# WHAT IS NEEDED
Look below for the line containing "[floorplanning]"; from there through the line containing "syn_area_um2 = 29500", both lines included, please set down each line exactly and nothing else.

# INFORMATION SHOWN
Context: an optimization exercise on an open-source flow, tuned for small area and a short achievable clock period. The choices shown serve that exercise and are no tape-out recipe.
Function was checked by simulation only, so behaviour that the tests miss may differ from the original.
Power and IR drop assume default switching activity.

$ cat flow/design.v
module bbox_extent (
    input  logic [143:0] triangle,
    output logic [95:0]  box
);
    localparam integer SIGFIG = 24;
    localparam integer RADIX = 10;
    localparam integer INT_BITS = SIGFIG - RADIX;
    localparam integer PIPE_DEPTH = 3;
    localparam integer VERTEX_W = 2 * SIGFIG;
    localparam integer TRI_W    = 3 * VERTEX_W;
    localparam integer BOX_W    = 2 * VERTEX_W;
    localparam integer ITEM_W   = 1 + TRI_W + BOX_W;
    localparam [3:0] MSAA_1  = 4'b1000;
    localparam [3:0] MSAA_4  = 4'b0100;
    localparam [3:0] MSAA_16 = 4'b0010;
    localparam [3:0] MSAA_64 = 4'b0001;
    function automatic logic [2:0] min_sel(input logic signed [SIGFIG-1:0] a,
                                           input logic signed [SIGFIG-1:0] b,
                                           input logic signed [SIGFIG-1:0] c);
        min_sel[0] = (a <= b) && (a <= c);
        min_sel[1] = (a > b) && (b <= c);
        min_sel[2] = (a > c) && (b > c);
    endfunction
    function automatic logic [2:0] max_sel(input logic signed [SIGFIG-1:0] a,
                                           input logic signed [SIGFIG-1:0] b,
                                           input logic signed [SIGFIG-1:0] c);
        max_sel[0] = (a >= b) && (a >= c);
        max_sel[1] = (a < b) && (b >= c);
        max_sel[2] = (a < c) && (b < c);
    endfunction
    function automatic logic [SIGFIG-1:0] pick(input logic [2:0] sel,
                                               input logic [SIGFIG-1:0] a,
                                               input logic [SIGFIG-1:0] b,
                                               input logic [SIGFIG-1:0] c);
        pick = ({SIGFIG{sel[0]}} & a)
             | ({SIGFIG{sel[1]}} & b)
             | ({SIGFIG{sel[2]}} & c);
    endfunction
    logic signed [SIGFIG-1:0] x0, x1, x2;
    logic signed [SIGFIG-1:0] y0, y1, y2;
    logic [2:0] min_sel_x;
    logic [2:0] max_sel_x;
    logic [2:0] min_sel_y;
    logic [2:0] max_sel_y;
    assign x0 = triangle[143:120];
    assign y0 = triangle[119:96];
    assign x1 = triangle[95:72];
    assign y1 = triangle[71:48];
    assign x2 = triangle[47:24];
    assign y2 = triangle[23:0];
    always_comb begin
        min_sel_x = min_sel(x0, x1, x2);
        max_sel_x = max_sel(x0, x1, x2);
        min_sel_y = min_sel(y0, y1, y2);
        max_sel_y = max_sel(y0, y1, y2);
        box[95:72] = pick(min_sel_x, x0, x1, x2);
        box[71:48] = pick(min_sel_y, y0, y1, y2);
        box[47:24] = pick(max_sel_x, x0, x1, x2);
        box[23:0]  = pick(max_sel_y, y0, y1, y2);
    end
endmodule
module bbox_snap_clip (
    input  logic [95:0] box,
    input  logic        tri_valid,
    input  logic [47:0] screen,
    input  logic [3:0]  msaa,
    output logic [95:0] clipped,
    output logic        valid
);
    localparam integer SIGFIG = 24;
    localparam integer RADIX = 10;
    localparam integer INT_BITS = SIGFIG - RADIX;
    localparam integer PIPE_DEPTH = 3;
    localparam integer VERTEX_W = 2 * SIGFIG;
    localparam integer TRI_W    = 3 * VERTEX_W;
    localparam integer BOX_W    = 2 * VERTEX_W;
    localparam integer ITEM_W   = 1 + TRI_W + BOX_W;
    localparam [3:0] MSAA_1  = 4'b1000;
    localparam [3:0] MSAA_4  = 4'b0100;
    localparam [3:0] MSAA_16 = 4'b0010;
    localparam [3:0] MSAA_64 = 4'b0001;
    logic [RADIX-1:0] frac_mask;
    logic [SIGFIG-1:0] grid_mask;
    logic signed [SIGFIG-1:0] snap_ll_x;
    logic signed [SIGFIG-1:0] snap_ll_y;
    logic signed [SIGFIG-1:0] snap_ur_x;
    logic signed [SIGFIG-1:0] snap_ur_y;
    logic signed [SIGFIG-1:0] scr_x;
    logic signed [SIGFIG-1:0] scr_y;
    logic right_of_left;
    logic above_bottom;
    logic left_of_right;
    logic below_top;
    assign scr_x = screen[47:24];
    assign scr_y = screen[23:0];
    always_comb begin
        case (msaa)
            MSAA_1: begin
                frac_mask = '0;
            end
            MSAA_4: begin
                frac_mask = {1'b1, {(RADIX-1){1'b0}}};
            end
            MSAA_16: begin
                frac_mask = {2'b11, {(RADIX-2){1'b0}}};
            end
            MSAA_64: begin
                frac_mask = {3'b111, {(RADIX-3){1'b0}}};
            end
            default: begin
                frac_mask = '0;
            end
        endcase
    end
    assign grid_mask = {{INT_BITS{1'b1}}, frac_mask};
    always_comb begin
        snap_ll_x = box[95:72] & grid_mask;
        snap_ll_y = box[71:48] & grid_mask;
        snap_ur_x = box[47:24] & grid_mask;
        snap_ur_y = box[23:0]  & grid_mask;
    end
    always_comb begin
        if (snap_ll_x < 0) begin
            clipped[95:72] = '0;
        end else begin
            clipped[95:72] = snap_ll_x;
        end
        if (snap_ll_y < 0) begin
            clipped[71:48] = '0;
        end else begin
            clipped[71:48] = snap_ll_y;
        end
        if (snap_ur_x > scr_x) begin
            clipped[47:24] = scr_x;
        end else begin
            clipped[47:24] = snap_ur_x;
        end
        if (snap_ur_y > scr_y) begin
            clipped[23:0] = scr_y;
        end else begin
            clipped[23:0] = snap_ur_y;
        end
    end
    assign right_of_left = (snap_ur_x >= 0);
    assign above_bottom  = (snap_ur_y >= 0);
    assign left_of_right = (snap_ll_x <= scr_x);
    assign below_top     = (snap_ll_y <= scr_y);
    assign valid = tri_valid
                && right_of_left
                && above_bottom
                && left_of_right
                && below_top;
endmodule
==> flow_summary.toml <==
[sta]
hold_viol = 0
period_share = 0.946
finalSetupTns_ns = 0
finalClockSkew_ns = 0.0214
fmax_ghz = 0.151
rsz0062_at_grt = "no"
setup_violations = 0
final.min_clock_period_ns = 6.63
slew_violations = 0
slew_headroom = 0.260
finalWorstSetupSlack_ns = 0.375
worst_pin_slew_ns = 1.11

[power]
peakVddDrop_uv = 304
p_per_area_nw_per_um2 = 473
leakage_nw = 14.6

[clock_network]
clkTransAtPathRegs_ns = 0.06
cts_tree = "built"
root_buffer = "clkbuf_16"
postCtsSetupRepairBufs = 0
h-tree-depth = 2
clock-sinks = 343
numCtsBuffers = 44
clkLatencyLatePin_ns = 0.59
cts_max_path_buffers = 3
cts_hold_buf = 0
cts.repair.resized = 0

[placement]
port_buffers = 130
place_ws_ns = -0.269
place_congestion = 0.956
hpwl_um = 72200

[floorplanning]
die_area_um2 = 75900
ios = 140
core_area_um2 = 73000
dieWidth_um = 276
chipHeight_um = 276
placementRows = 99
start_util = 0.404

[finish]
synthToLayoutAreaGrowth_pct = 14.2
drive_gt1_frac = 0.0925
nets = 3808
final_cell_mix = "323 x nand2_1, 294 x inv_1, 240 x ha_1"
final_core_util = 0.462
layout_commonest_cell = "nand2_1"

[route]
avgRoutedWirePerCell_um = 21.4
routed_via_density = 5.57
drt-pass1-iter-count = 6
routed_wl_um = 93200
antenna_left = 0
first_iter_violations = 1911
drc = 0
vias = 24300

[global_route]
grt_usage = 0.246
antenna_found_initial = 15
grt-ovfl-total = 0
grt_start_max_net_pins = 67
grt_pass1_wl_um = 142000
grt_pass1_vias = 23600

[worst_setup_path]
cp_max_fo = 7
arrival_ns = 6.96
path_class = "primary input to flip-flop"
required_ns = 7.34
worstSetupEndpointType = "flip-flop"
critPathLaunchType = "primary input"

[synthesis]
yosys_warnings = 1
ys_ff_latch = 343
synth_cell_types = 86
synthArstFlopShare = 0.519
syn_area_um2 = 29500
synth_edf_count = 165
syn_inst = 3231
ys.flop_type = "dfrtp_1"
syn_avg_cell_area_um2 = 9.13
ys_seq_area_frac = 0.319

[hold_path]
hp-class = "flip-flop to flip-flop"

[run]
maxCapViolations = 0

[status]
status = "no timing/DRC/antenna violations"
From an optimization exercise on the open Yosys and OpenROAD flow, aimed at small area; shortcuts taken in it are not production practice. RTL that was checked went through simulation tests only; none was proved equivalent to the original. Power and IR drop assume default switching activity. The flow treats the clock pin as an ideal source, which a real chip does not have.

==> 09-13: inputs <==
==> flow/design.v <==
package sha1_stream_pkg;
  localparam int IN_BYTES  = 4;
  localparam int OUT_BYTES = 64;
  localparam int WORDS     = OUT_BYTES / IN_BYTES;
  localparam int IDX_W     = $clog2(WORDS);
  localparam int IN_W      = 8 * IN_BYTES;
  localparam int OUT_W     = 8 * OUT_BYTES;
endpackage
module sha1_beat_slot
(
  input  logic          clk,
  input  logic          reset,
  input  logic          i_load,
  input  logic [511:0]  i_data,
  input  logic [3:0]    i_lane,     
  input  logic [3:0]    i_lkeep,    
  input  logic          i_last,
  input  logic          i_ready,
  output logic          o_valid,
  output logic [511:0]  o_data,
  output logic [63:0]   o_keep,
  output logic          o_last
);
  logic         r_valid;
  logic [511:0] r_data;
  logic [3:0]   r_lane;
  logic [3:0]   r_lkeep;
  logic         r_last;
  always_ff @(posedge clk or posedge reset) begin
    if (reset)            r_valid <= 1'b0;
    else if (i_load)      r_valid <= 1'b1;
    else if (i_ready)     r_valid <= 1'b0;
  end
  always_ff @(posedge clk) begin
    if (i_load) begin
      r_data  <= i_data;
      r_lane  <= i_lane;
      r_lkeep <= i_lkeep;
      r_last  <= i_last;
    end
  end
  always_comb begin
    for (int j = 0; j < 16; j++) begin
      for (int b = 0; b < 4; b++) begin
        o_keep[4*j+b] = (j < r_lane) || ((j == r_lane) && r_lkeep[b]);
      end
    end
  end
  assign o_valid = r_valid;
  assign o_data  = r_data;
  assign o_last  = r_last;
endmodule
module sha1_stream_packer
(
  input  logic                 clk,
  input  logic                 reset,
  output logic                 o_tready_in,
  input  logic                 i_tvalid_in,
  input  logic [sha1_stream_pkg::IN_W-1:0]      i_tdata_in,
  input  logic [sha1_stream_pkg::IN_BYTES-1:0]  i_tkeep_in,
  input  logic                 i_tlast_in,
  input  logic                 i_tready_out,
  output logic                 o_tvalid_out,
  output logic [sha1_stream_pkg::OUT_W-1:0]     o_tdata_out,
  output logic [sha1_stream_pkg::OUT_BYTES-1:0] o_tkeep_out,
  output logic                 o_tlast_out
);
  logic [3:0]   r_idx;
  logic         r_done;
  logic         r_clean;       
  logic [511:0] r_data;
  logic [3:0]   r_lkeep;       
  logic         r_last;        
  logic         w_slot_valid, w_slot_free, w_xfer, w_accept, w_tready_in;
  logic [3:0]   w_base_idx;
  logic [3:0]   w_wkeep;
  logic [31:0]  w_wdata;
  logic [15:0]  w_we;
  assign w_slot_free = !w_slot_valid || i_tready_out;
  assign w_xfer      = r_done && w_slot_free;
  assign w_tready_in = !reset && (!r_done || w_slot_free);
  assign w_accept    = i_tvalid_in && w_tready_in;
  assign w_base_idx  = w_xfer ? 4'd0 : r_idx;
  assign w_wkeep     = i_tlast_in ? i_tkeep_in : 4'hF;
  always_comb begin
    for (int b = 0; b < 4; b++) w_wdata[8*b +: 8] = i_tdata_in[8*b +: 8] & {8{w_wkeep[b]}};
  end
  logic        w_clr;
  logic [31:0] w_wdata_hi;
  assign w_clr      = w_xfer || !r_clean;
  assign w_wdata_hi = w_wdata & {32{!w_clr}};
  always_comb begin
    for (int k = 0; k < 16; k++) w_we[k] = w_accept && (w_base_idx == k);
  end
  always_ff @(posedge clk) begin
    if (w_we[0]) r_data[31:0] <= w_wdata;
    for (int k = 1; k < 16; k++)
      if (w_we[k] || w_clr) r_data[32*k +: 32] <= w_wdata_hi;
    if (w_accept) begin
      r_lkeep <= w_wkeep;
      r_last  <= i_tlast_in;
    end
  end
  always_ff @(posedge clk or posedge reset) begin
    if (reset) begin
      r_idx   <= 4'd0;
      r_done  <= 1'b0;
      r_clean <= 1'b0;
    end else begin
      r_clean <= 1'b1;
      if (w_accept) begin
        r_idx  <= w_base_idx + 4'd1;
        r_done <= i_tlast_in || (w_base_idx == 4'd15);
      end else begin
        r_idx  <= w_base_idx;
        r_done <= r_done && !w_xfer;
      end
    end
  end
  sha1_beat_slot u_slot (
    .clk     (clk),
    .reset   (reset),
    .i_load  (w_xfer),
    .i_data  (r_data),
    .i_lane  (r_idx - 4'd1),
    .i_lkeep (r_lkeep),
    .i_last  (r_last),
    .i_ready (i_tready_out),
    .o_valid (w_slot_valid),
    .o_data  (o_tdata_out),
    .o_keep  (o_tkeep_out),
    .o_last  (o_tlast_out)
  );
  assign o_tready_in  = w_tready_in;
  assign o_tvalid_out = w_slot_valid;
endmodule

# SOLUTION TO THE EXERCISE
[floorplanning]
die_area_um2 = 75900
ios = 140
core_area_um2 = 73000
dieWidth_um = 276
chipHeight_um = 276
placementRows = 99
start_util = 0.404

[finish]
synthToLayoutAreaGrowth_pct = 14.2
drive_gt1_frac = 0.0925
nets = 3808
final_cell_mix = "323 x nand2_1, 294 x inv_1, 240 x ha_1"
final_core_util = 0.462
layout_commonest_cell = "nand2_1"

[route]
avgRoutedWirePerCell_um = 21.4
routed_via_density = 5.57
drt-pass1-iter-count = 6
routed_wl_um = 93200
antenna_left = 0
first_iter_violations = 1911
drc = 0
vias = 24300

[global_route]
grt_usage = 0.246
antenna_found_initial = 15
grt-ovfl-total = 0
grt_start_max_net_pins = 67
grt_pass1_wl_um = 142000
grt_pass1_vias = 23600

[worst_setup_path]
cp_max_fo = 7
arrival_ns = 6.96
path_class = "primary input to flip-flop"
required_ns = 7.34
worstSetupEndpointType = "flip-flop"
critPathLaunchType = "primary input"

[synthesis]
yosys_warnings = 1
ys_ff_latch = 343
synth_cell_types = 86
synthArstFlopShare = 0.519
syn_area_um2 = 29500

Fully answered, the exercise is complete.